[config.mk]
export PLATFORM = sky130hd
export DESIGN_NAME = ecdsa_signature_der_encoder
export DESIGN_NICKNAME = d
export VERILOG_FILES = /design/src/ecdsader_pkg.sv /design/src/ecdsa_signature_der_encoder.sv /design/src/ecdsader_scan.sv /design/src/ecdsader_pack.sv
export SDC_FILE = /design/constraint.sdc
export NUM_CORES = 2
export LEC_CHECK = 0
export BUFFER_PORTS_ARGS = -buffer_cell sky130_fd_sc_hd__buf_2
export CAP_MARGIN = 0
export CORE_MARGIN = 5
export CORE_UTILIZATION = 64
export CTS_BUF_LIST = sky130_fd_sc_hd__clkbuf_2
export DETAILED_ROUTE_END_ITERATION = 7
export PLACE_DENSITY = 0.82
export SYNTH_ARGS = -nofsm -noshare
export SYNTH_HDL_FRONTEND = slang
export SYNTH_SLANG_ARGS = --single-unit
export TNS_END_PERCENT = 50
[constraint.sdc]
create_clock -name clk_i -period 18.8 [get_ports clk_i]
set_input_delay 1.88 -clock clk_i [delete_from_list [all_inputs] [get_ports clk_i]]
set_output_delay 1.88 -clock clk_i [all_outputs]
set_load 0.01 [all_outputs]
[src/ecdsader_pkg.sv]
// Shared types, constants and lookup functions for the ECDSA signature DER encoder.
package ecdsader_pkg;

  localparam int unsigned SCALAR_BYTES = 32;
  localparam int unsigned SCALAR_W     = 8 * SCALAR_BYTES;
  localparam int unsigned LIMB_W       = 64;
  localparam int unsigned LIMBS        = SCALAR_W / LIMB_W;
  localparam int unsigned LEN_W        = 6;
  localparam int unsigned TOTAL_W      = 7;

  localparam logic [SCALAR_W-1:0] ORDER_N =
    256'hFFFFFFFF00000000_FFFFFFFFFFFFFFFF_BCE6FAADA7179E84_F3B9CAC2FC632551;
  localparam logic [SCALAR_W-1:0] ORDER_HALF = ORDER_N >> 1;

  localparam logic [7:0] TAG_SEQUENCE = 8'h30;
  localparam logic [7:0] TAG_INTEGER  = 8'h02;
  localparam logic [7:0] CAP_RESET    = 8'd72;

  localparam logic [1:0] STATUS_OK   = 2'd0;
  localparam logic [1:0] STATUS_ZERO = 2'd1;
  localparam logic [1:0] STATUS_CAP  = 2'd2;

  typedef struct packed {
    logic [63:0] limb_value;
    logic [2:0]  limb_index;
  } sig_in_t;

  typedef struct packed {
    logic [63:0]        out_word;
    logic [3:0]         byte_count;
    logic               last_word;
    logic [TOTAL_W-1:0] total_length;
    logic [1:0]         status;
  } sig_out_t;

  typedef struct packed {
    logic             lt_n;
    logic             gt_half;
    logic             r_nz;
    logic             s_nz;
    logic [LEN_W-1:0] r_len;
    logic [LEN_W-1:0] s_len;
    logic [LEN_W-1:0] d_len;
    logic             r_top;
    logic             s_top;
    logic             d_top;
  } scan_t;

  typedef struct packed {
    logic       clear;
    logic       push;
    logic       pad;
    logic [7:0] data;
    logic       err;
    logic [1:0] status;
  } pack_ctl_t;

  function automatic logic [7:0] order_byte(input logic [4:0] k);
    return ORDER_N[{k, 3'b000} +: 8];
  endfunction

  function automatic logic [7:0] half_byte(input logic [4:0] k);
    return ORDER_HALF[{k, 3'b000} +: 8];
  endfunction

endpackage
==*==
TASK BRIEF: Everything above from the line containing "localparam int unsigned SCALAR_W" down to the line containing "localparam logic [SCALAR_W-1:0] ORDER_N" is to be transcribed exactly, with both of those lines included and nothing else added.

SOLUTION TO THIS TASK:
  localparam int unsigned SCALAR_W     = 8 * SCALAR_BYTES;
  localparam int unsigned LIMB_W       = 64;
  localparam int unsigned LIMBS        = SCALAR_W / LIMB_W;
  localparam int unsigned LEN_W        = 6;
  localparam int unsigned TOTAL_W      = 7;

  localparam logic [SCALAR_W-1:0] ORDER_N =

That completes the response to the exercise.